6th Speaker of the Cook Islands Parliament
- In office 24 July 2001 – 15 December 2004
- Monarch: Elizabeth II
- Queen's Representative: Frederick Tutu Goodwin
- Preceded by: Harmon Pou
- Succeeded by: Norman George

5th Prime Minister of the Cook Islands
- In office 29 July 1987 – 1 February 1989
- Monarch: Elizabeth II
- Deputy: Terepai Maoate
- Queen's Representative: Sir Tangaroa Tangaroa
- Preceded by: Tom Davis
- Succeeded by: Geoffrey Henry

4th Deputy Prime Minister of the Cook Islands
- In office 25 July 1978 – 13 April 1983
- Prime Minister: Tom Davis
- Preceded by: Apenera Short
- Succeeded by: Geoffrey Henry

Member of the Cook Islands Parliament for Rakahanga
- In office 20 April 1965 – 7 September 2004
- Preceded by: None (Seat established)
- Succeeded by: Piho Rua

Personal details
- Born: 9 April 1925
- Died: 26 April 2009 (aged 84) Auckland, New Zealand
- Resting place: Rakahanga
- Party: Democratic Party
- Alma mater: Fiji School of Medicine

= Pupuke Robati =

Cook Islands politician

Sir Pupuke Robati, KBE (9 April 1925 – 26 April 2009) was a Cook Island politician. He served as Prime Minister of the Cook Islands from 29 July 1987 to 1 February 1989.

Robati was from the island of Rakahanga. He completed his primary and secondary schooling in Manihiki and Rarotonga. He studied medicine at the Fiji School of Medicine and graduated as a surgeon in 1948. On returning to the Cook Islands, he worked in Rarotonga, Mangaia, and Atiu, eventually rising to be director of public health. In 1966, he received training from the Faculty of Medicine of the University of Otago in New Zealand and graduated with a Diploma of Public Health.

==Political career==

Robati was elected to the Legislative Assembly of the Cook Islands in the 1965 election as an independent representing the district of Rakahanga. He was re-elected in the 1968 election, and in 1972 he joined the newly created Democratic Party. He was re-elected in eight more general elections as a candidate for the Democratic Party.

Beginning in 1978, Robati was the Deputy Premier in the Cabinet of Premier Tom Davis. On 29 July 1987, he succeeded Davis as prime minister after Davis failed three times to pass a budget through Parliament. During his 18 months as prime minister, the Parliament of the Cook Islands enacted a constitutional amendment that added a preamble to the constitution which recognised the "heritage of Christian principles" in the Cook Islands and declared that the people of the Cook Islands "remember to keep holy the Sabbath Day, being the day of the week, which, according to a person's belief and conscience, is the Sabbath of the Lord."
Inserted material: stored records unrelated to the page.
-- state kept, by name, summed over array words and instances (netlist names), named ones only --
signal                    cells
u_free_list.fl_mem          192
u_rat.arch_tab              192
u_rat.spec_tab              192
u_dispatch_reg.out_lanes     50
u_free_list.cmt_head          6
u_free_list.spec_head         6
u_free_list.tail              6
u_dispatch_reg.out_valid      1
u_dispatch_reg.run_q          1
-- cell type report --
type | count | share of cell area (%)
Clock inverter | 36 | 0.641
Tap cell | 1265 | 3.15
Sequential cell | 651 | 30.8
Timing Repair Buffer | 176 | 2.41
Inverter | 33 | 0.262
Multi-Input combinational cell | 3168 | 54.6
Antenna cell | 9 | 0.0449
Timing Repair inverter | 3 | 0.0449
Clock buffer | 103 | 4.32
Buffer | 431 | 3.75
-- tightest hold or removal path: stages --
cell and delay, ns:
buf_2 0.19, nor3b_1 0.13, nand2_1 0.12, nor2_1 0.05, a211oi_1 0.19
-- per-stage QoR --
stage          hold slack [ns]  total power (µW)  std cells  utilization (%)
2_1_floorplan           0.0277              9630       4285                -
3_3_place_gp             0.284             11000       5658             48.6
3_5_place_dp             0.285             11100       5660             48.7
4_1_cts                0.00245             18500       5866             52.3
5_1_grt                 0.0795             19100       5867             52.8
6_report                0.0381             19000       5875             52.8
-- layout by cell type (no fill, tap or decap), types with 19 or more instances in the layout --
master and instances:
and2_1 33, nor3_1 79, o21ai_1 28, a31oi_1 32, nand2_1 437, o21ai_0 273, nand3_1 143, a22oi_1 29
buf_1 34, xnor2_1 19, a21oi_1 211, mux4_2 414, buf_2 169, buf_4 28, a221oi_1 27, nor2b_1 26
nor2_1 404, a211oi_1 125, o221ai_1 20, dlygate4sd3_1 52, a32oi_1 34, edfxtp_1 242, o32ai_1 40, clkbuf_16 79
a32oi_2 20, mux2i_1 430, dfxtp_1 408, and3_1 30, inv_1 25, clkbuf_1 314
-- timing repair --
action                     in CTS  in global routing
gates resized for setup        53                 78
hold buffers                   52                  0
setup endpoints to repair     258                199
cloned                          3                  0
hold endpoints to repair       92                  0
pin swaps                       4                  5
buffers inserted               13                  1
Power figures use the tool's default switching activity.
`src/design/sched_pkg.sv`:
```
package sched_pkg;

    // warp-control opcodes carried on ctl_op
    typedef enum logic [1:0] {
        CTL_TMC    = 2'd0,
        CTL_WSPAWN = 2'd1,
        CTL_BAR    = 2'd2
    } ctl_op_t;

    // four-phase handshake states of the dispatch side
    typedef enum logic [1:0] {
        DS_IDLE    = 2'd0,
        DS_REQ     = 2'd1,
        DS_RELEASE = 2'd2
    } dispatch_state_t;

    // pc advance per issued instruction
    localparam logic [31:0] PC_STEP = 32'd4;

endpackage

```
`src/design/warp_table.sv`:
```
`timescale 1ns/100ps

module warp_table #(
    parameter NUM_WARPS   = 4,
    parameter NUM_THREADS = 4,
    parameter PC_BITS     = 32,
    parameter START_PC    = 32'h80000000,
    localparam NW_BITS    = (NUM_WARPS > 1) ? $clog2(NUM_WARPS) : 1
) (
    input  logic                                  clk,
    input  logic                                  reset,
    input  logic                                  unlock_valid,
    input  logic [NW_BITS-1:0]                    unlock_wid,
    input  logic                                  br_valid,
    input  logic [NW_BITS-1:0]                    br_wid,
    input  logic                                  br_taken,
    input  logic [PC_BITS-1:0]                    br_dest,
    input  logic                                  ctl_valid,
    input  sched_pkg::ctl_op_t                    ctl_op,
    input  logic [NW_BITS-1:0]                    ctl_wid,
    input  logic [NUM_THREADS-1:0]                ctl_tmask,
    input  logic [NUM_WARPS-1:0]                  ctl_wmask,
    input  logic [PC_BITS-1:0]                    ctl_pc,
    input  logic                                  bar_release_valid,
    input  logic [NUM_WARPS-1:0]                  bar_release_mask,
    input  logic                                  issue_valid,
    input  logic [NW_BITS-1:0]                    issue_wid,
    output logic [NUM_WARPS-1:0]                  ready_mask,
    output logic [NUM_WARPS-1:0][PC_BITS-1:0]     pc_table,
    output logic [NUM_WARPS-1:0][NUM_THREADS-1:0] tmask_table,
    output logic                                  active_any
);
    import sched_pkg::*;

    logic [NUM_WARPS-1:0]                  active;
    logic [NUM_WARPS-1:0]                  active_n;
    logic [NUM_WARPS-1:0]                  stalled;
    logic [NUM_WARPS-1:0]                  stalled_n;
    logic [NUM_WARPS-1:0][PC_BITS-1:0]     pcs_n;
    logic [NUM_WARPS-1:0][NUM_THREADS-1:0] tmasks_n;

    always_comb begin
        active_n  = active;
        stalled_n = stalled;
        pcs_n     = pc_table;
        tmasks_n  = tmask_table;

        if (unlock_valid) begin
            stalled_n[unlock_wid] = 1'b0;
        end

        if (br_valid) begin
            if (br_taken) begin
                pcs_n[br_wid] = br_dest;
            end
            stalled_n[br_wid] = 1'b0;
        end

        if (ctl_valid) begin
            case (ctl_op)
                CTL_TMC: begin
                    // an empty mask retires the warp
                    tmasks_n[ctl_wid]  = ctl_tmask;
                    active_n[ctl_wid]  = (ctl_tmask != '0);
                    stalled_n[ctl_wid] = 1'b0;
                end
                CTL_WSPAWN: begin
                    for (int i = 0; i < NUM_WARPS; i++) begin
                        if (ctl_wmask[i]) begin
                            active_n[i] = 1'b1;
                            pcs_n[i]    = ctl_pc;
                            tmasks_n[i] = NUM_THREADS'(1);
                        end
                    end
                    stalled_n[ctl_wid] = 1'b0;
                end
                default: begin
                    // barrier, caller waits for the release mask
                end
            endcase
        end

        if (bar_release_valid) begin
            stalled_n = stalled_n & ~bar_release_mask;
        end

        // issue wins, so the warp is stalled before the next pick
        if (issue_valid) begin
            stalled_n[issue_wid] = 1'b1;
            pcs_n[issue_wid]     = pc_table[issue_wid] + PC_BITS'(PC_STEP);
        end
    end

    always_ff @(posedge clk) begin
        if (reset) begin
            active         <= '0;
            stalled        <= '0;
            pc_table       <= '0;
            tmask_table    <= '0;
            // warp 0 starts alone on thread 0
            active[0]      <= 1'b1;
            pc_table[0]    <= PC_BITS'(START_PC);
            tmask_table[0] <= NUM_THREADS'(1);
        end else begin
            active      <= active_n;
            stalled     <= stalled_n;
            pc_table    <= pcs_n;
            tmask_table <= tmasks_n;
        end
    end

    assign ready_mask = active & ~stalled;
    assign active_any = |active;

endmodule

```
`src/design/barrier_unit.sv`:
```
`timescale 1ns/100ps

module barrier_unit #(
    parameter NUM_WARPS    = 4,
    parameter NUM_BARRIERS = 2,
    localparam NW_BITS     = (NUM_WARPS > 1) ? $clog2(NUM_WARPS) : 1,
    localparam NB_BITS     = (NUM_BARRIERS > 1) ? $clog2(NUM_BARRIERS) : 1
) (
    input  logic                 clk,
    input  logic                 reset,
    input  logic                 ctl_valid,
    input  sched_pkg::ctl_op_t   ctl_op,
    input  logic [NW_BITS-1:0]   ctl_wid,
    input  logic [NB_BITS-1:0]   ctl_bar_id,
    input  logic [NW_BITS-1:0]   ctl_bar_size_m1,
    output logic                 bar_release_valid,
    output logic [NUM_WARPS-1:0] bar_release_mask
);
    import sched_pkg::*;

    logic [NUM_BARRIERS-1:0][NW_BITS-1:0]   bar_cnt;
    logic [NUM_BARRIERS-1:0][NUM_WARPS-1:0] bar_wait;
    logic [NUM_WARPS-1:0]                   arrived_mask;
    logic                                   bar_op;
    logic                                   bar_done;

    // waiting warps of the addressed barrier plus the caller
    always_comb begin
        arrived_mask          = bar_wait[ctl_bar_id];
        arrived_mask[ctl_wid] = 1'b1;
    end

    assign bar_op   = ctl_valid && (ctl_op == CTL_BAR);
    assign bar_done = bar_op && (bar_cnt[ctl_bar_id] == ctl_bar_size_m1);

    always_ff @(posedge clk) begin
        if (reset) begin
            bar_cnt           <= '0;
            bar_wait          <= '0;
            bar_release_valid <= 1'b0;
        end else begin
            bar_release_valid <= bar_done;
            if (bar_done) begin
                bar_cnt[ctl_bar_id]  <= '0;
                bar_wait[ctl_bar_id] <= '0;
            end else if (bar_op) begin
                bar_cnt[ctl_bar_id]  <= bar_cnt[ctl_bar_id] + NW_BITS'(1);
                bar_wait[ctl_bar_id] <= arrived_mask;
            end
        end
    end

    // release mask only means something while bar_release_valid is high
    always_ff @(posedge clk) begin
        if (bar_done) begin
            bar_release_mask <= arrived_mask;
        end
    end

endmodule

```
`src/design/dispatch_fsm.sv`:
```
`timescale 1ns/100ps

module dispatch_fsm #(
    parameter NUM_WARPS   = 4,
    parameter NUM_THREADS = 4,
    parameter PC_BITS     = 32,
    localparam NW_BITS    = (NUM_WARPS > 1) ? $clog2(NUM_WARPS) : 1
) (
    input  logic                                  clk,
    input  logic                                  reset,
    input  logic [NUM_WARPS-1:0]                  ready_mask,
    input  logic [NUM_WARPS-1:0][PC_BITS-1:0]     pc_table,
    input  logic [NUM_WARPS-1:0][NUM_THREADS-1:0] tmask_table,
    input  logic                                  sched_ack,
    output logic                                  issue_valid,
    output logic [NW_BITS-1:0]                    issue_wid,
    output logic                                  sched_req,
    output logic [NW_BITS-1:0]                    sched_wid,
    output logic [PC_BITS-1:0]                    sched_pc,
    output logic [NUM_THREADS-1:0]                sched_tmask
);
    import sched_pkg::*;

    dispatch_state_t    state;
    dispatch_state_t    state_n;
    logic [NW_BITS-1:0] pick_wid;

    // lowest ready index wins
    always_comb begin
        pick_wid = '0;
        for (int i = NUM_WARPS - 1; i >= 0; i--) begin
            if (ready_mask[i]) begin
                pick_wid = NW_BITS'(i);
            end
        end
    end

    assign issue_valid = (state == DS_IDLE) && (ready_mask != '0);
    assign issue_wid   = pick_wid;

    always_comb begin
        state_n = state;
        case (state)
            DS_IDLE: begin
                if (issue_valid) begin
                    state_n = DS_REQ;
                end
            end
            DS_REQ: begin
                // no ack means we simply keep requesting
                if (sched_ack) begin
                    state_n = DS_RELEASE;
                end
            end
            DS_RELEASE: begin
                if (!sched_ack) begin
                    state_n = DS_IDLE;
                end
            end
            default: begin
                state_n = DS_IDLE;
            end
        endcase
    end

    always_ff @(posedge clk) begin
        if (reset) begin
            state <= DS_IDLE;
        end else begin
            state <= state_n;
        end
    end

    // held stable from latch until the handshake completes
    always_ff @(posedge clk) begin
        if (issue_valid) begin
            sched_wid   <= pick_wid;
            sched_pc    <= pc_table[pick_wid];
            sched_tmask <= tmask_table[pick_wid];
        end
    end

    assign sched_req = (state == DS_REQ);

endmodule

```
`src/design/pending_counter.sv`:
```
`timescale 1ns/100ps

module pending_counter #(
    parameter PENDING_BITS = 4
) (
    input  logic clk,
    input  logic reset,
    input  logic issue_valid,
    input  logic commit_valid,
    input  logic active_any,
    output logic busy
);

    logic [PENDING_BITS-1:0] pending;

    // instructions issued but not yet committed
    always_ff @(posedge clk) begin
        if (reset) begin
            pending <= '0;
        end else if (issue_valid && !commit_valid) begin
            pending <= pending + PENDING_BITS'(1);
        end else if (commit_valid && !issue_valid) begin
            pending <= pending - PENDING_BITS'(1);
        end
    end

    // one cycle behind its condition
    always_ff @(posedge clk) begin
        if (reset) begin
            busy <= 1'b0;
        end else begin
            busy <= active_any || (pending != '0);
        end
    end

endmodule

```
`src/design/warp_scheduler.sv`:
```
`timescale 1ns/100ps

module warp_scheduler #(
    parameter NUM_WARPS    = 4,
    parameter NUM_THREADS  = 4,
    parameter NUM_BARRIERS = 2,
    parameter PC_BITS      = 32,
    parameter PENDING_BITS = 4,
    parameter START_PC     = 32'h80000000,
    localparam NW_BITS     = (NUM_WARPS > 1) ? $clog2(NUM_WARPS) : 1,
    localparam NB_BITS     = (NUM_BARRIERS > 1) ? $clog2(NUM_BARRIERS) : 1
) (
    input  logic                   clk,
    input  logic                   reset,
    input  logic                   unlock_valid,
    input  logic [NW_BITS-1:0]     unlock_wid,
    input  logic                   br_valid,
    input  logic [NW_BITS-1:0]     br_wid,
    input  logic                   br_taken,
    input  logic [PC_BITS-1:0]     br_dest,
    input  logic                   ctl_valid,
    input  sched_pkg::ctl_op_t     ctl_op,
    input  logic [NW_BITS-1:0]     ctl_wid,
    input  logic [NUM_THREADS-1:0] ctl_tmask,
    input  logic [NUM_WARPS-1:0]   ctl_wmask,
    input  logic [PC_BITS-1:0]     ctl_pc,
    input  logic [NB_BITS-1:0]     ctl_bar_id,
    input  logic [NW_BITS-1:0]     ctl_bar_size_m1,
    input  logic                   commit_valid,
    input  logic                   sched_ack,
    output logic                   sched_req,
    output logic [NW_BITS-1:0]     sched_wid,
    output logic [PC_BITS-1:0]     sched_pc,
    output logic [NUM_THREADS-1:0] sched_tmask,
    output logic                   busy
);

    logic                                  issue_valid;
    logic [NW_BITS-1:0]                    issue_wid;
    logic [NUM_WARPS-1:0]                  ready_mask;
    logic [NUM_WARPS-1:0][PC_BITS-1:0]     pc_table;
    logic [NUM_WARPS-1:0][NUM_THREADS-1:0] tmask_table;
    logic                                  bar_release_valid;
    logic [NUM_WARPS-1:0]                  bar_release_mask;
    logic                                  active_any;

    warp_table #(
        .NUM_WARPS   (NUM_WARPS),
        .NUM_THREADS (NUM_THREADS),
        .PC_BITS     (PC_BITS),
        .START_PC    (START_PC)
    ) warp_table_i (
        .clk               (clk),
        .reset             (reset),
        .unlock_valid      (unlock_valid),
        .unlock_wid        (unlock_wid),
        .br_valid          (br_valid),
        .br_wid            (br_wid),
        .br_taken          (br_taken),
        .br_dest           (br_dest),
        .ctl_valid         (ctl_valid),
        .ctl_op            (ctl_op),
        .ctl_wid           (ctl_wid),
        .ctl_tmask         (ctl_tmask),
        .ctl_wmask         (ctl_wmask),
        .ctl_pc            (ctl_pc),
        .bar_release_valid (bar_release_valid),
        .bar_release_mask  (bar_release_mask),
        .issue_valid       (issue_valid),
        .issue_wid         (issue_wid),
        .ready_mask        (ready_mask),
        .pc_table          (pc_table),
        .tmask_table       (tmask_table),
        .active_any        (active_any)
    );

    barrier_unit #(
        .NUM_WARPS    (NUM_WARPS),
        .NUM_BARRIERS (NUM_BARRIERS)
    ) barrier_unit_i (
        .clk               (clk),
        .reset             (reset),
        .ctl_valid         (ctl_valid),
        .ctl_op            (ctl_op),
        .ctl_wid           (ctl_wid),
        .ctl_bar_id        (ctl_bar_id),
        .ctl_bar_size_m1   (ctl_bar_size_m1),
        .bar_release_valid (bar_release_valid),
        .bar_release_mask  (bar_release_mask)
    );

    dispatch_fsm #(
        .NUM_WARPS   (NUM_WARPS),
        .NUM_THREADS (NUM_THREADS),
        .PC_BITS     (PC_BITS)
    ) dispatch_fsm_i (
        .clk         (clk),
        .reset       (reset),
        .ready_mask  (ready_mask),
        .pc_table    (pc_table),
        .tmask_table (tmask_table),
        .sched_ack   (sched_ack),
        .issue_valid (issue_valid),
        .issue_wid   (issue_wid),
        .sched_req   (sched_req),
        .sched_wid   (sched_wid),
        .sched_pc    (sched_pc),
        .sched_tmask (sched_tmask)
    );

    pending_counter #(
        .PENDING_BITS (PENDING_BITS)
    ) pending_counter_i (
        .clk          (clk),
        .reset        (reset),
        .issue_valid  (issue_valid),
        .commit_valid (commit_valid),
        .active_any   (active_any),
        .busy         (busy)
    );

endmodule

```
The defeat of the Democratic Party in the election of 1989 ended Robati's tenure as prime minister. From 2001 to 2004, he was the Speaker of the Cook Islands Parliament. In the 2004 election, Robati lost his seat to the independent candidate Piho Rua. The election was later subject to an unsuccessful electoral petition. This defeat marked the end of its political career. At the time of his defeat, he was the longest serving Cook Islands MP.
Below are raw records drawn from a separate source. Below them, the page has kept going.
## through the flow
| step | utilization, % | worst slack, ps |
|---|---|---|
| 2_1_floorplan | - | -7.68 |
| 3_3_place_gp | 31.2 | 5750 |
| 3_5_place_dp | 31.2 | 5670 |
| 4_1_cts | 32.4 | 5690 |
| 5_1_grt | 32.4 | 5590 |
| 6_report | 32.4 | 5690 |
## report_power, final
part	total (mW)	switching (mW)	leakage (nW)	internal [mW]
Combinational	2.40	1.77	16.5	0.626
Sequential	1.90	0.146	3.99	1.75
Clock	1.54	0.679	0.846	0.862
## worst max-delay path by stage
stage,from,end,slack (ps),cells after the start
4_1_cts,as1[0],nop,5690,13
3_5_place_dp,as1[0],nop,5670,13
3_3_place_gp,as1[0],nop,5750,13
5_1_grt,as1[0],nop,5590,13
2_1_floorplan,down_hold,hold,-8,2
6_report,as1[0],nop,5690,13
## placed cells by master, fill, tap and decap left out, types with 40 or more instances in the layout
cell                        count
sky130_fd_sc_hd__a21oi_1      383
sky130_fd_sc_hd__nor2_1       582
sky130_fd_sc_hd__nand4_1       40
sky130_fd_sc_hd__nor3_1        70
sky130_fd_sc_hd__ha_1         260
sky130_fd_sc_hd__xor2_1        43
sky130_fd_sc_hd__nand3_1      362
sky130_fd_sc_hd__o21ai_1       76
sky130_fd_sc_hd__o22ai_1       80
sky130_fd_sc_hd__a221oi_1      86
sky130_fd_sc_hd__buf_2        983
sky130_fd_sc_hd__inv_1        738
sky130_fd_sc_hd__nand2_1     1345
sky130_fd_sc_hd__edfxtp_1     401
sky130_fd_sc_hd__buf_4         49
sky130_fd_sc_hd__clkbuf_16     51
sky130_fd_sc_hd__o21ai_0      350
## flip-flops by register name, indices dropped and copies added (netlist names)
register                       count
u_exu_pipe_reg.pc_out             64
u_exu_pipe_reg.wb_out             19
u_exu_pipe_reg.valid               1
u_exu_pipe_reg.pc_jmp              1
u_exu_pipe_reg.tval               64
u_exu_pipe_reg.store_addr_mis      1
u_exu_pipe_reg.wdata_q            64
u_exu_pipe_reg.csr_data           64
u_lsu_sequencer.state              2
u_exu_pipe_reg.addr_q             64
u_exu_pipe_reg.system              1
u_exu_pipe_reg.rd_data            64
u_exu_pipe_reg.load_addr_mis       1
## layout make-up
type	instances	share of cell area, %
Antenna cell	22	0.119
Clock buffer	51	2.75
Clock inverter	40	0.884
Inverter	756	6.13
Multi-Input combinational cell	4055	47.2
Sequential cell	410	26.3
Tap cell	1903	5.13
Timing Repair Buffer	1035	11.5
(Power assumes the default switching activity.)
$ cat src/logic/socBusPkg.sv
// Shared definitions for the peripheral subsystem
// widths, memory sizes, peripheral timing and the enums
// used by the controller decoder and the UART transmitter

package socBusPkg;

	localparam int dataBits = 16; // bus and memory word width
	localparam int addrBits = 16; // wishbone address width
	localparam int regAddrBits = 8; // low address byte into a peripheral
	localparam int memAddrBits = 12; // rom and ram index, address bits 11:0

	localparam int romWords = 4096;
	localparam int ramWords = 4096;

	localparam int baudDivider = 8; // clocks per uart bit
	localparam int baudCntBits = $clog2(baudDivider);

	localparam int pwmBits = 8; // counter and duty width

	typedef enum logic [2:0] {
		romRegion,
		uartRegion,
		gpioRegion,
		pwmRegion,
		ramRegion,
		noRegion
	} regionT;

	typedef enum logic [1:0] {
		idleState,
		startState,
		dataState,
		stopState
	} uartStateT;

endpackage
$ cat src/logic/periphBus.sv
// Register bus from the memory controller to one peripheral
// single-cycle write strobe, combinational read data back

`timescale 1ns/1ns

interface periphBus import socBusPkg::*; ();

	logic [regAddrBits-1:0] regAddr; // low byte of the bus address
	logic [dataBits-1:0] wrData;
	logic wrEn; // one clock wide
	logic [dataBits-1:0] rdData; // driven from peripheral registers

	modport ctrl (
		output regAddr, wrData, wrEn,
		input rdData
	);

	modport dev (
		input regAddr, wrData, wrEn,
		output rdData
	);

endinterface
[src/logic/periphBus.sv]
// Register bus from the memory controller to one peripheral
// single-cycle write strobe, combinational read data back

`timescale 1ns/1ns

interface periphBus import socBusPkg::*; ();

	logic [regAddrBits-1:0] regAddr; // low byte of the bus address
	logic [dataBits-1:0] wrData;
	logic wrEn; // one clock wide
	logic [dataBits-1:0] rdData; // driven from peripheral registers

	modport ctrl (
		output regAddr, wrData, wrEn,
		input rdData
	);

	modport dev (
		input regAddr, wrData, wrEn,
		output rdData
	);

endinterface
$ cat src/logic/socBusPkg.sv
// Shared definitions for the peripheral subsystem
// widths, memory sizes, peripheral timing and the enums
// used by the controller decoder and the UART transmitter

package socBusPkg;

	localparam int dataBits = 16; // bus and memory word width
	localparam int addrBits = 16; // wishbone address width
	localparam int regAddrBits = 8; // low address byte into a peripheral
	localparam int memAddrBits = 12; // rom and ram index, address bits 11:0

	localparam int romWords = 4096;
	localparam int ramWords = 4096;

	localparam int baudDivider = 8; // clocks per uart bit
	localparam int baudCntBits = $clog2(baudDivider);

	localparam int pwmBits = 8; // counter and duty width

	typedef enum logic [2:0] {
		romRegion,
		uartRegion,
		gpioRegion,
		pwmRegion,
		ramRegion,
		noRegion
	} regionT;

	typedef enum logic [1:0] {
		idleState,
		startState,
		dataState,
		stopState
	} uartStateT;

endpackage
$ cat src/logic/periphBus.sv
// Register bus from the memory controller to one peripheral
// single-cycle write strobe, combinational read data back

`timescale 1ns/1ns

interface periphBus import socBusPkg::*; ();

	logic [regAddrBits-1:0] regAddr; // low byte of the bus address
	logic [dataBits-1:0] wrData;
	logic wrEn; // one clock wide
	logic [dataBits-1:0] rdData; // driven from peripheral registers

	modport ctrl (
		output regAddr, wrData, wrEn,
		input rdData
	);

	modport dev (
		input regAddr, wrData, wrEn,
		output rdData
	);

endinterface

$ cat src/logic/gpioPort.sv
// GPIO port
// register 0 is the 8-bit output latch, register 1 reads the
// input pins through a two-flop synchronizer

`timescale 1ns/1ns

module gpioPort import socBusPkg::*; (
	input logic CLK,
	input logic RSTb,
	input logic [7:0] pinsIn,
	periphBus.dev regs,
	output logic [7:0] pinsOut
);

	logic [7:0] syncA;
	logic [7:0] syncB; // two clocks behind the pins

	always_ff @(posedge CLK) begin
		if (!RSTb)
			pinsOut <= '0;
		else if (regs.wrEn && regs.regAddr == 8'h00)
			pinsOut <= regs.wrData[7:0];
	end

	always_ff @(posedge CLK) begin
		syncA <= pinsIn;
		syncB <= syncA;
	end

	always_comb begin
		case (regs.regAddr)
			8'h00: regs.rdData = {8'h00, pinsOut};
			8'h01: regs.rdData = {8'h00, syncB};
			default: regs.rdData = '0;
		endcase
	end

endmodule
Robati was a boxer, and in 1944 was the Cook Islands' champion bantamweight boxer. He was the chair of the Cook Islands' federation of amateur boxing for more than 30 years.

Robati died in Auckland, New Zealand. He was buried on Rakahanga.

==Recognition==
In 1977, Robati was awarded the Queen Elizabeth II Silver Jubilee Medal. He was appointed an Officer of the Order of the British Empire in the 1991 New Year Honours. In 2001, he was promoted to Knight Commander of the Order of the British Empire by Queen Elizabeth II.